Instructions for the task:
In the data below, find each line containing the string "packed" and return it.
____ Data for analysis
`src/rtl/pdp11oa_pkg.sv`:
```
// ----------------------------------------------------------------------------
// PDP-11 operand address unit package
// Item types, action, status and phase codes, and addressing mode numbers.
// ----------------------------------------------------------------------------
package pdp11oa_pkg;

    localparam int unsigned ADDRESS_WIDTH_DEF = 16;
    localparam int unsigned REGISTER_COUNT    = 8;
    localparam int unsigned REG_INDEX_WIDTH   = 3;
    localparam int unsigned DATA_WIDTH        = 16;

    localparam logic [REG_INDEX_WIDTH-1:0] REG_SP = 3'd6;
    localparam logic [REG_INDEX_WIDTH-1:0] REG_PC = 3'd7;

    localparam logic [2:0] MODE_REGISTER      = 3'd0;
    localparam logic [2:0] MODE_DEFERRED      = 3'd1;
    localparam logic [2:0] MODE_AUTOINC       = 3'd2;
    localparam logic [2:0] MODE_AUTOINC_DEF   = 3'd3;
    localparam logic [2:0] MODE_AUTODEC       = 3'd4;
    localparam logic [2:0] MODE_AUTODEC_DEF   = 3'd5;
    localparam logic [2:0] MODE_INDEX         = 3'd6;
    localparam logic [2:0] MODE_INDEX_DEF     = 3'd7;

    typedef enum logic [1:0] {
        ACT_WRITE_REG = 2'd0,
        ACT_RESOLVE   = 2'd1,
        ACT_BUS_DATA  = 2'd2,
        ACT_READ_REG  = 2'd3
    } t_action;

    typedef enum logic [1:0] {
        ST_READY   = 2'd0,
        ST_REQUEST = 2'd1,
        ST_REGVAL  = 2'd2,
        ST_ERROR   = 2'd3
    } t_status;

    typedef enum logic [1:0] {
        PH_IDLE    = 2'd0,
        PH_POINTER = 2'd1,
        PH_OFFSET  = 2'd2
    } t_phase;

    typedef struct packed {
        t_action                    action;
        logic [REG_INDEX_WIDTH-1:0] reg_index;
        logic [2:0]                 address_mode;
        logic                       byte_access;
        logic [DATA_WIDTH-1:0]      data_value;
    } t_in_item;

    typedef struct packed {
        t_status               status;
        logic [DATA_WIDTH-1:0] address;
        logic [DATA_WIDTH-1:0] reg_value;
        logic [DATA_WIDTH-1:0] pc_value;
    } t_out_item;

endpackage

```
`src/rtl/pdp11_operand_address_unit_top.sv`:
```
// Path: an accepted beat is held in the input register, then resolved into the result register.
// Throughput: one beat per cycle unless the output stalls; the register file is
// read, stepped and written back in the resolve stage.
// Reset (synchronous, active low) clears all eight registers to zero, returns the
// sequencer to idle and empties both the input and the result register.
// ----------------------------------------------------------------------------
// PDP-11 operand address unit
// Resolves the eight PDP-11 operand addressing modes over an 8 x 16 register
// file with R7 as the program counter; memory reads leave as request beats.
// ----------------------------------------------------------------------------
module pdp11_operand_address_unit_top
    import pdp11oa_pkg::*;
#(
    parameter int unsigned ADDRESS_WIDTH = ADDRESS_WIDTH_DEF
) (
    input  logic      i_clk,
    input  logic      i_rst_n,
    input  logic      i_in_valid,
    output logic      o_in_stall,
    input  t_in_item  i_in_data,
    output logic      o_out_valid,
    input  logic      i_out_stall,
    output t_out_item o_out_data
);

    localparam int unsigned AW = ADDRESS_WIDTH;

    logic                       r_in_valid;
    t_in_item                   r_in;
    logic                       r_out_valid;
    t_out_item                  r_out;
    logic [AW-1:0]              r_rf [REGISTER_COUNT];
    t_phase                     r_phase;
    logic [REG_INDEX_WIDTH-1:0] r_pend_reg;
    logic [2:0]                 r_pend_mode;

    logic                       advance;
    logic                       load_in;

    t_phase                     n_phase;
    logic [REG_INDEX_WIDTH-1:0] n_pend_reg;
    logic [2:0]                 n_pend_mode;
    t_out_item                  n_out;

    logic                       wr_en;
    logic [REG_INDEX_WIDTH-1:0] wr_idx;
    logic [AW-1:0]              wr_data;

    logic [REG_INDEX_WIDTH-1:0] ridx;
    logic [AW-1:0]              rv;
    logic [AW-1:0]              pc;
    logic [AW-1:0]              pend_rv;
    logic [AW-1:0]              data_ext;
    logic                       byte_op;
    logic [AW-1:0]              step;
    logic [AW-1:0]              clr_mask;
    logic [AW-1:0]              rv_inc;
    logic [AW-1:0]              rv_dec;
    logic [AW-1:0]              offs_sum;
    logic [AW-1:0]              adr;
    logic [AW-1:0]              rv_after;
    logic [AW-1:0]              pc_after;
    t_status                    status;

    assign advance    = r_in_valid && (!r_out_valid || !i_out_stall);
    assign o_in_stall = r_in_valid && !advance;
    assign load_in    = i_in_valid && !o_in_stall;

    assign ridx     = r_in.reg_index;
    assign rv       = r_rf[ridx];
    assign pc       = r_rf[REG_PC];
    assign pend_rv  = r_rf[r_pend_reg];
    assign data_ext = AW'(r_in.data_value);
    // SP and PC always step by a word, whatever the operand size.
    assign byte_op  = r_in.byte_access && (ridx != REG_SP) && (ridx != REG_PC);
    assign step     = byte_op ? AW'(1) : AW'(2);
    assign clr_mask = byte_op ? {AW{1'b1}} : ~AW'(1);
    assign rv_inc   = rv + step;
    assign rv_dec   = rv - step;
    assign offs_sum = data_ext + pend_rv;

    // Resolve stage: decides the writeback, the next phase and the result.
    always_comb begin
        wr_en       = 1'b0;
        wr_idx      = ridx;
        wr_data     = data_ext;
        n_phase     = r_phase;
        n_pend_reg  = r_pend_reg;
        n_pend_mode = r_pend_mode;
        adr         = '0;
        status      = ST_REGVAL;
        unique case (r_in.action)
            ACT_WRITE_REG: begin
                wr_en  = 1'b1;
                status = ST_REGVAL;
            end
            ACT_RESOLVE: begin
                if (r_phase != PH_IDLE) begin
                    status = ST_ERROR;
                end else begin
                    status = ST_READY;
                    case (r_in.address_mode)
                        MODE_REGISTER: begin
                            adr = '0;
                        end
                        MODE_DEFERRED: begin
                            adr = rv & clr_mask;
                        end
                        MODE_AUTOINC: begin
                            adr     = rv & clr_mask;
                            wr_en   = 1'b1;
                            wr_data = rv_inc;
                        end
                        MODE_AUTODEC: begin
                            adr     = rv_dec & clr_mask;
                            wr_en   = 1'b1;
                            wr_data = rv_dec;
                        end
                        MODE_AUTOINC_DEF: begin
                            adr     = rv;
                            wr_en   = 1'b1;
                            wr_data = rv + AW'(2);
                            status  = ST_REQUEST;
                            n_phase = PH_POINTER;
                        end
                        MODE_AUTODEC_DEF: begin
                            adr     = rv - AW'(2);
                            wr_en   = 1'b1;
                            wr_data = rv - AW'(2);
                            status  = ST_REQUEST;
                            n_phase = PH_POINTER;
                        end
                        default: begin
                            // Index modes fetch the offset word at PC first.
                            adr     = pc;
                            wr_en   = 1'b1;
                            wr_idx  = REG_PC;
                            wr_data = pc + AW'(2);
                            status  = ST_REQUEST;
                            n_phase = PH_OFFSET;
                        end
                    endcase
                    if (r_in.address_mode == MODE_AUTOINC_DEF
                        || r_in.address_mode == MODE_AUTODEC_DEF
                        || r_in.address_mode == MODE_INDEX
                        || r_in.address_mode == MODE_INDEX_DEF) begin
                        n_pend_reg  = ridx;
                        n_pend_mode = r_in.address_mode;
                    end
                end
            end
            ACT_BUS_DATA: begin
                case (r_phase)
                    PH_POINTER: begin
                        adr     = data_ext;
                        status  = ST_READY;
                        n_phase = PH_IDLE;
                    end
                    PH_OFFSET: begin
                        adr = offs_sum;
                        if (r_pend_mode == MODE_INDEX_DEF) begin
                            status  = ST_REQUEST;
                            n_phase = PH_POINTER;
                        end else begin
                            status  = ST_READY;
                            n_phase = PH_IDLE;
                        end
                    end
                    default: begin
                        status = ST_ERROR;
                    end
                endcase
            end
            ACT_READ_REG: begin
                status = ST_REGVAL;
            end
            default: begin
                status = ST_ERROR;
            end
        endcase
    end

    always_comb begin
        pc_after = (wr_en && wr_idx == REG_PC) ? wr_data : pc;
        if (r_in.action == ACT_BUS_DATA && r_phase != PH_IDLE) begin
            rv_after = pend_rv;
        end else begin
            rv_after = (wr_en && wr_idx == ridx) ? wr_data : rv;
        end
        n_out.status    = status;
        n_out.address   = adr[DATA_WIDTH-1:0];
        n_out.reg_value = rv_after[DATA_WIDTH-1:0];
        n_out.pc_value  = pc_after[DATA_WIDTH-1:0];
    end

    always_ff @(posedge i_clk) begin
        if (!i_rst_n) begin
            r_in_valid  <= 1'b0;
            r_out_valid <= 1'b0;
            r_phase     <= PH_IDLE;
            r_pend_reg  <= '0;
            r_pend_mode <= '0;
            for (int i = 0; i < REGISTER_COUNT; i++) begin
                r_rf[i] <= '0;
            end
        end else begin
            if (load_in) begin
                r_in_valid <= 1'b1;
            end else if (advance) begin
                r_in_valid <= 1'b0;
            end
            if (advance) begin
                r_out_valid <= 1'b1;
                r_phase     <= n_phase;
                r_pend_reg  <= n_pend_reg;
                r_pend_mode <= n_pend_mode;
                if (wr_en) begin
                    r_rf[wr_idx] <= wr_data;
                end
            end else if (!i_out_stall) begin
                r_out_valid <= 1'b0;
            end
        end
    end

    always_ff @(posedge i_clk) begin
        if (load_in) begin
            r_in <= i_in_data;
        end
        if (advance) begin
            r_out <= n_out;
        end
    end

    assign o_out_valid = r_out_valid;
    assign o_out_data  = r_out;

endmodule
```
### config.mk
export PLATFORM = sky130hd
export DESIGN_NAME = kld_ctrl
export DESIGN_NICKNAME = d
export VERILOG_FILES = /design/src/kl_divergence_accumulator_defines.svh /design/src/kld_pkg.sv /design/src/kld_ctrl.sv
export SDC_FILE = /design/constraint.sdc
export NUM_CORES = 1
export LEC_CHECK = 0
export CORE_AREA = 3 3 40 42
export CTS_CLUSTER_SIZE = 25
export DETAILED_ROUTE_END_ITERATION = 16
export DIE_AREA = 0 0 43 45
export DONT_BUFFER_PORTS = 1
export MAX_ROUTING_LAYER = met4
export PLACE_DENSITY = 0.53
export SLEW_MARGIN = 10
export SYNTH_ARGS = -nofsm -noshare
export SYNTH_HDL_FRONTEND = slang
export SYNTH_SLANG_ARGS = --single-unit
### constraint.sdc
create_clock -name clk -period 1.2 [get_ports clk]
set_input_delay 0.12 -clock clk [delete_from_list [all_inputs] [get_ports clk]]
set_output_delay 0.12 -clock clk [all_outputs]
set_load 0.1 [all_outputs]
File: src/hw/rtl/mde_pkg.sv
package mde_pkg;

  localparam logic [7:0] CHAR_CR  = 8'h0D;
  localparam logic [7:0] CHAR_LF  = 8'h0A;
  localparam logic [7:0] CHAR_DOT = 8'h2E;

  // input kind codes
  localparam logic KIND_DATA    = 1'b0;
  localparam logic KIND_RESTART = 1'b1;

  // one burst of results caused by a single input transaction
  typedef struct packed {
    logic       load;      // burst has at least one result
    logic       done;      // single done notice
    logic [2:0] n_prefix;  // held marker bytes to replay
    logic       has_c;     // new byte follows the replay
    logic [7:0] c;
  } burst_t;

  // byte of the end-of-data marker at a position
  function automatic logic [7:0] marker_byte(logic [2:0] pos);
    logic [7:0] b;
    case (pos)
      3'd0:    b = CHAR_CR;
      3'd1:    b = CHAR_LF;
      3'd2:    b = CHAR_DOT;
      3'd3:    b = CHAR_CR;
      3'd4:    b = CHAR_LF;
      default: b = 8'h00;
    endcase
    return b;
  endfunction

endpackage

File: src/hw/rtl/mail_data_end_detector_core.sv
// first result of an input transaction appears in the cycle after it is accepted
// throughput: one input per cycle while each input yields at most one result
// and m_tready is high; an input causing n results (up to five) holds off the next input
// until its last result is taken; the single output register plays one result a cycle
// reset (rst, synchronous, active high) empties the output and sets the after-crlf phase
module mail_data_end_detector_core (
  input  logic       clk,
  input  logic       rst,
  // input stream
  input  logic       s_tvalid,
  output logic       s_tready,
  input  logic [7:0] s_tdata,   // [7:0] data_byte
  input  logic       s_tuser,   // [0] kind: 0 data byte, 1 restart
  // result stream
  output logic       m_tvalid,
  input  logic       m_tready,
  output logic [7:0] m_tdata,   // [7:0] out_byte
  output logic [1:0] m_tuser,   // [0] has_byte, [1] message_done
  output logic       m_tlast    // last result of this input transaction
);
  import mde_pkg::*;

  logic   accept;
  burst_t desc;

  // an input transaction completes here
  assign accept = s_tvalid && s_tready;

  // marker matcher: phase register plus the result burst decision
  mde_parser u_parser (
    .clk       (clk),
    .rst       (rst),
    .accept    (accept),
    .kind      (s_tuser),
    .data_byte (s_tdata),
    .desc      (desc)
  );

  // result register: replays held marker bytes, then the new byte or done notice
  mde_burst u_burst (
    .clk      (clk),
    .rst      (rst),
    .load_en  (accept),
    .desc     (desc),
    .ready    (s_tready),
    .m_tvalid (m_tvalid),
    .m_tready (m_tready),
    .m_tdata  (m_tdata),
    .m_tuser  (m_tuser),
    .m_tlast  (m_tlast)
  );

endmodule

File: src/hw/rtl/mde_parser.sv
module mde_parser (
  input  logic            clk,
  input  logic            rst,
  input  logic            accept,
  input  logic            kind,
  input  logic [7:0]      data_byte,
  output mde_pkg::burst_t desc
);
  import mde_pkg::*;

  typedef enum logic [2:0] {
    PH_DATA  = 3'd0,
    PH_CR    = 3'd1,
    PH_CRLF  = 3'd2,
    PH_DOT   = 3'd3,
    PH_DOTCR = 3'd4,
    PH_DONE  = 3'd5
  } phase_t;

  phase_t phase;
  phase_t phase_next;

  always_comb begin
    desc       = '0;
    desc.c     = data_byte;
    phase_next = phase;
    if (kind == KIND_RESTART) begin
      phase_next = PH_CRLF;
    end else if (phase >= PH_DONE) begin
      phase_next = phase;
    end else if (data_byte == marker_byte(phase)) begin
      if (phase == PH_DOTCR) begin
        desc.load  = 1'b1;
        desc.done  = 1'b1;
        phase_next = PH_DONE;
      end else begin
        phase_next = phase_t'(phase + 3'd1);
      end
    end else begin
      desc.n_prefix = phase;
      if (data_byte == CHAR_CR) begin
        desc.has_c = 1'b0;
        phase_next = PH_CR;
      end else begin
        desc.has_c = 1'b1;
        phase_next = PH_DATA;
      end
      desc.load = (phase != PH_DATA) || desc.has_c;
    end
  end

  always_ff @(posedge clk) begin
    if (rst) begin
      phase <= PH_CRLF;
    end else if (accept) begin
      phase <= phase_next;
    end
  end

  a_restart_phase: assert property (@(posedge clk) disable iff (rst)
    accept && kind == KIND_RESTART |=> phase == PH_CRLF)
    else $error("restart did not return to after-crlf phase");

  a_done_quiet: assert property (@(posedge clk) disable iff (rst)
    phase == PH_DONE && kind == KIND_DATA |-> !desc.load)
    else $error("result after end of message");

  a_done_alone: assert property (@(posedge clk) disable iff (rst)
    desc.done |-> desc.n_prefix == 3'd0 && !desc.has_c)
    else $error("done notice mixed with payload");

endmodule

File: src/hw/rtl/mde_burst.sv
module mde_burst (
  input  logic            clk,
  input  logic            rst,
  input  logic            load_en,
  input  mde_pkg::burst_t desc,
  output logic            ready,
  output logic            m_tvalid,
  input  logic            m_tready,
  output logic [7:0]      m_tdata,
  output logic [1:0]      m_tuser,
  output logic            m_tlast
);
  import mde_pkg::*;

  logic       busy;
  burst_t     cur;
  logic [2:0] idx;
  logic       last_w;

  always_comb begin
    if (cur.done) begin
      m_tdata = 8'h00;
      m_tuser = 2'b10;
      last_w  = 1'b1;
    end else if (idx < cur.n_prefix) begin
      m_tdata = marker_byte(idx);
      m_tuser = 2'b01;
      last_w  = (3'(idx + 3'd1) == cur.n_prefix) && !cur.has_c;
    end else begin
      m_tdata = cur.c;
      m_tuser = 2'b01;
      last_w  = 1'b1;
    end
  end

  assign m_tvalid = busy;
  assign m_tlast  = last_w;
  assign ready    = !busy || (m_tready && last_w);

  always_ff @(posedge clk) begin
    if (rst) begin
      busy <= 1'b0;
      idx  <= 3'd0;
    end else if (ready) begin
      busy <= load_en && desc.load;
      idx  <= 3'd0;
    end else if (m_tready) begin
      idx <= idx + 3'd1;
    end
  end

  always_ff @(posedge clk) begin
    if (ready) begin
      cur <= desc;
    end
  end

  a_idx_range: assert property (@(posedge clk) disable iff (rst)
    busy && !cur.done |-> idx <= cur.n_prefix)
    else $error("replay index past held bytes");

  a_stall_hold: assert property (@(posedge clk) disable iff (rst)
    busy && !m_tready |=> busy && $stable(idx))
    else $error("burst advanced while stalled");

  a_done_last: assert property (@(posedge clk) disable iff (rst)
    busy && cur.done |-> last_w && idx == 3'd0)
    else $error("done notice not a single last result");

endmodule
===== src/rtl/core/rsc_pkg.sv =====
`default_nettype none

package rsc_pkg;

   localparam int WINDOW_BYTES = 12;
   localparam int HEADER_BYTES = 8;
   localparam int FILL_BITS    = 4;
   localparam int LENGTH_BITS  = 33;
   localparam int TOTAL_BITS   = 32;
   localparam int CSR_IDX_BITS = 2;

   localparam logic [31:0] TAG_RIFF  = 32'h5249_4646;
   localparam logic [31:0] TAG_RIFX  = 32'h5249_4658;
   localparam logic [31:0] FORM_WAVE = 32'h5741_5645;
   localparam logic [31:0] FORM_XWMA = 32'h5857_4D41;

   localparam logic [LENGTH_BITS-1:0] MIN_LENGTH_RESET = LENGTH_BITS'(1024);
   localparam logic [LENGTH_BITS-1:0] MAX_LENGTH_RESET = LENGTH_BITS'(1024 * 1024 * 100);

   localparam logic [CSR_IDX_BITS-1:0] CSR_MIN_LENGTH   = 2'd0;
   localparam logic [CSR_IDX_BITS-1:0] CSR_MAX_LENGTH   = 2'd1;
   localparam logic [CSR_IDX_BITS-1:0] CSR_TOTAL_LENGTH = 2'd2;

   typedef logic [7:0] byte_type;

   typedef struct packed {
      logic        tag_ok;
      logic        big_endian;
      logic        form_xwma;
      logic [31:0] size;
   } hdr_type;

endpackage

`default_nettype wire


===== src/rtl/core/rsc_cell.sv =====
`default_nettype none

module rsc_cell (
   input  wire                 clock,
   input  wire                 shift_en,
   input  rsc_pkg::byte_type   byte_in,
   output rsc_pkg::byte_type   byte_out
);
   import rsc_pkg::*;

   byte_type byte_ff;

   always_ff @(posedge clock) begin
      if (shift_en) begin
         byte_ff <= byte_in;
      end
   end

   assign byte_out = byte_ff;

endmodule

`default_nettype wire


===== src/rtl/core/rsc_window.sv =====
`default_nettype none

module rsc_window (
   input  wire                 clock,
   input  wire                 shift_en,
   input  rsc_pkg::byte_type   data_byte,
   output rsc_pkg::hdr_type    hdr
);
   import rsc_pkg::*;

   // cells hold the newest bytes right-aligned; nxt is the window after this shift
   byte_type cell_q [WINDOW_BYTES];
   byte_type nxt    [WINDOW_BYTES];

   logic [31:0] tag_word;
   logic [31:0] form_word;
   logic        riff;
   logic        rifx;
   logic        wave;
   logic        xwma;

   for (genvar i = 0; i < WINDOW_BYTES; i++) begin : g_cell
      if (i == WINDOW_BYTES - 1) begin : g_last
         assign nxt[i] = data_byte;
      end else begin : g_mid
         assign nxt[i] = cell_q[i+1];
      end
      rsc_cell u_cell (
         .clock    (clock),
         .shift_en (shift_en),
         .byte_in  (nxt[i]),
         .byte_out (cell_q[i])
      );
   end

   always_comb begin
      tag_word  = {nxt[0], nxt[1], nxt[2], nxt[3]};
      form_word = {nxt[8], nxt[9], nxt[10], nxt[11]};
      riff      = (tag_word == TAG_RIFF);
      rifx      = (tag_word == TAG_RIFX);
      wave      = (form_word == FORM_WAVE);
      xwma      = (form_word == FORM_XWMA);
      hdr.tag_ok     = (riff || rifx) && (wave || xwma);
      hdr.big_endian = rifx;
      hdr.form_xwma  = xwma;
      hdr.size       = rifx ? {nxt[4], nxt[5], nxt[6], nxt[7]}
                            : {nxt[7], nxt[6], nxt[5], nxt[4]};
   end

endmodule

`default_nettype wire


===== src/rtl/core/riff_stream_carver.sv =====
`default_nettype none

// RIFF/RIFX container carver.
// req_*: one buffer byte per transaction, in order from offset zero.
// rsp_*: one transaction per accepted container: running index, tag offset,
//   length (size field plus eight), RIFX flag and XWMA flag.
// csr_*: write-only registers 0 min_length, 1 max_length, 2 total_length; the user
//   must write them only while the block is idle, as the block itself does not enforce it.
// Throughput: one byte per cycle while req_ready is high. The header window is a row of
//   twelve byte cells shifted once per byte outside a skipped container; the tag,
//   size and bound checks run on the shifted window in the same cycle as the byte.
// Latency: a result is presented on rsp_valid the cycle after the byte that
//   completes its twelve-byte header.
// Stall: the result sits in an output register; req_ready stays high while
//   that register is empty or being taken, and drops only while a result
//   is held with rsp_ready low.
// Reset: empty window, position, skip and index counters at zero, registers
//   at their defaults; bytes are accepted in the first cycle after reset.
module riff_stream_carver #(
   parameter int POSITION_BITS = 32,
   parameter int INDEX_BITS    = 16
) (
   input  wire         clock,
   input  wire         reset,
   input  wire         req_valid,
   output logic        req_ready,
   input  wire  [7:0]  req_data_byte,
   output logic        rsp_valid,
   input  wire         rsp_ready,
   output logic [15:0] rsp_stream_index,
   output logic [31:0] rsp_start_offset,
   output logic [32:0] rsp_stream_length,
   output logic        rsp_big_endian,
   output logic        rsp_form_xwma,
   input  wire         csr_wr_en,
   input  wire  [1:0]  csr_index,
   input  wire  [32:0] csr_wr_data
);
   import rsc_pkg::*;

   localparam int SW = ((POSITION_BITS > LENGTH_BITS) ? POSITION_BITS : LENGTH_BITS) + 1;
   localparam int IW = (INDEX_BITS > 16) ? INDEX_BITS : 16;
   localparam logic [FILL_BITS-1:0] FILL_FULL = FILL_BITS'(WINDOW_BYTES - 1);

   logic [LENGTH_BITS-1:0]   min_len_ff;
   logic [LENGTH_BITS-1:0]   max_len_ff;
   logic [TOTAL_BITS-1:0]    total_ff;

   logic [POSITION_BITS-1:0] pos_ff,  pos_in;
   logic [FILL_BITS-1:0]     fill_ff, fill_in;
   logic [LENGTH_BITS-1:0]   skip_ff, skip_in;
   logic [INDEX_BITS-1:0]    cnt_ff,  cnt_in;
   logic                     rsp_valid_ff, rsp_valid_in;

   logic [15:0]              out_index_ff;
   logic [31:0]              out_start_ff;
   logic [LENGTH_BITS-1:0]   out_length_ff;
   logic                     out_be_ff;
   logic                     out_xwma_ff;

   hdr_type                  hdr;
   logic                     req_fire;
   logic                     skipping;
   logic                     full;
   logic                     shift_en;
   logic                     hit;
   logic                     long_cont;
   logic [POSITION_BITS-1:0] start;
   logic [SW-1:0]            start_w;
   logic [SW-1:0]            total_w;
   logic [LENGTH_BITS-1:0]   length;
   logic [IW-1:0]            cnt_w;

   assign req_ready = !rsp_valid_ff || rsp_ready;
   assign req_fire  = req_valid && req_ready;
   assign skipping  = (skip_ff != '0);
   assign full      = (fill_ff == FILL_FULL);
   assign shift_en  = req_fire && !skipping;

   rsc_window u_window (
      .clock     (clock),
      .shift_en  (shift_en),
      .data_byte (req_data_byte),
      .hdr       (hdr)
   );

   always_comb begin
      start     = pos_ff - POSITION_BITS'(WINDOW_BYTES - 1);
      start_w   = SW'(start);
      total_w   = SW'(total_ff);
      length    = LENGTH_BITS'(hdr.size) + LENGTH_BITS'(HEADER_BYTES);
      long_cont = (length >= LENGTH_BITS'(WINDOW_BYTES));
      hit = shift_en && full && hdr.tag_ok
            && (start_w + SW'(WINDOW_BYTES) <= total_w)
            && (length >= min_len_ff) && (length <= max_len_ff)
            && (start_w + SW'(length) <= total_w);
      cnt_w = IW'(cnt_ff);
   end

   always_comb begin
      pos_in  = pos_ff;
      fill_in = fill_ff;
      skip_in = skip_ff;
      cnt_in  = cnt_ff;
      if (req_fire) begin
         pos_in = pos_ff + 1'b1;
         priority if (skipping) begin
            skip_in = skip_ff - 1'b1;
         end else if (!full) begin
            fill_in = fill_ff + 1'b1;
         end else if (hit) begin
            cnt_in = cnt_ff + 1'b1;
            if (long_cont) begin
               fill_in = '0;
               skip_in = length - LENGTH_BITS'(WINDOW_BYTES);
            end else begin
               fill_in = FILL_BITS'(WINDOW_BYTES) - length[FILL_BITS-1:0];
            end
         end else begin
            fill_in = FILL_FULL;
         end
      end
      rsp_valid_in = hit || (rsp_valid_ff && !rsp_ready);
   end

   always_ff @(posedge clock) begin
      if (reset) begin
         pos_ff       <= '0;
         fill_ff      <= '0;
         skip_ff      <= '0;
         cnt_ff       <= '0;
         rsp_valid_ff <= 1'b0;
      end else begin
         pos_ff       <= pos_in;
         fill_ff      <= fill_in;
         skip_ff      <= skip_in;
         cnt_ff       <= cnt_in;
         rsp_valid_ff <= rsp_valid_in;
      end
   end

   always_ff @(posedge clock) begin
      if (reset) begin
         min_len_ff <= MIN_LENGTH_RESET;
         max_len_ff <= MAX_LENGTH_RESET;
         total_ff   <= '0;
      end else if (csr_wr_en) begin
         unique case (csr_index)
            CSR_MIN_LENGTH:   min_len_ff <= csr_wr_data;
            CSR_MAX_LENGTH:   max_len_ff <= csr_wr_data;
            CSR_TOTAL_LENGTH: total_ff   <= csr_wr_data[TOTAL_BITS-1:0];
            default: ;
         endcase
      end
   end

   always_ff @(posedge clock) begin
      if (hit) begin
         out_index_ff  <= cnt_w[15:0];
         out_start_ff  <= start_w[31:0];
         out_length_ff <= length;
         out_be_ff     <= hdr.big_endian;
         out_xwma_ff   <= hdr.form_xwma;
      end
   end

   assign rsp_valid         = rsp_valid_ff;
   assign rsp_stream_index  = out_index_ff;
   assign rsp_start_offset  = out_start_ff;
   assign rsp_stream_length = out_length_ff;
   assign rsp_big_endian    = out_be_ff;
   assign rsp_form_xwma     = out_xwma_ff;

   a_fill_bound: assert property (@(posedge clock) disable iff (reset)
      fill_ff <= FILL_FULL)
      else $error("window fill out of range");

   a_skip_holds_window: assert property (@(posedge clock) disable iff (reset)
      (req_fire && skipping) |=> $stable(fill_ff))
      else $error("window moved while skipping container bytes");

   a_long_skip: assert property (@(posedge clock) disable iff (reset)
      (hit && long_cont) |=>
         (fill_ff == '0) && (skip_ff == $past(length) - LENGTH_BITS'(WINDOW_BYTES)))
      else $error("skip count wrong after accepted container");

   a_index_step: assert property (@(posedge clock) disable iff (reset)
      hit |=> (cnt_ff == $past(cnt_ff) + 1'b1) && rsp_valid_ff)
      else $error("index or result valid not updated on accept");

endmodule

`default_nettype wire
________
Exercise solution:
    typedef struct packed {
    typedef struct packed {
  typedef struct packed {
   typedef struct packed {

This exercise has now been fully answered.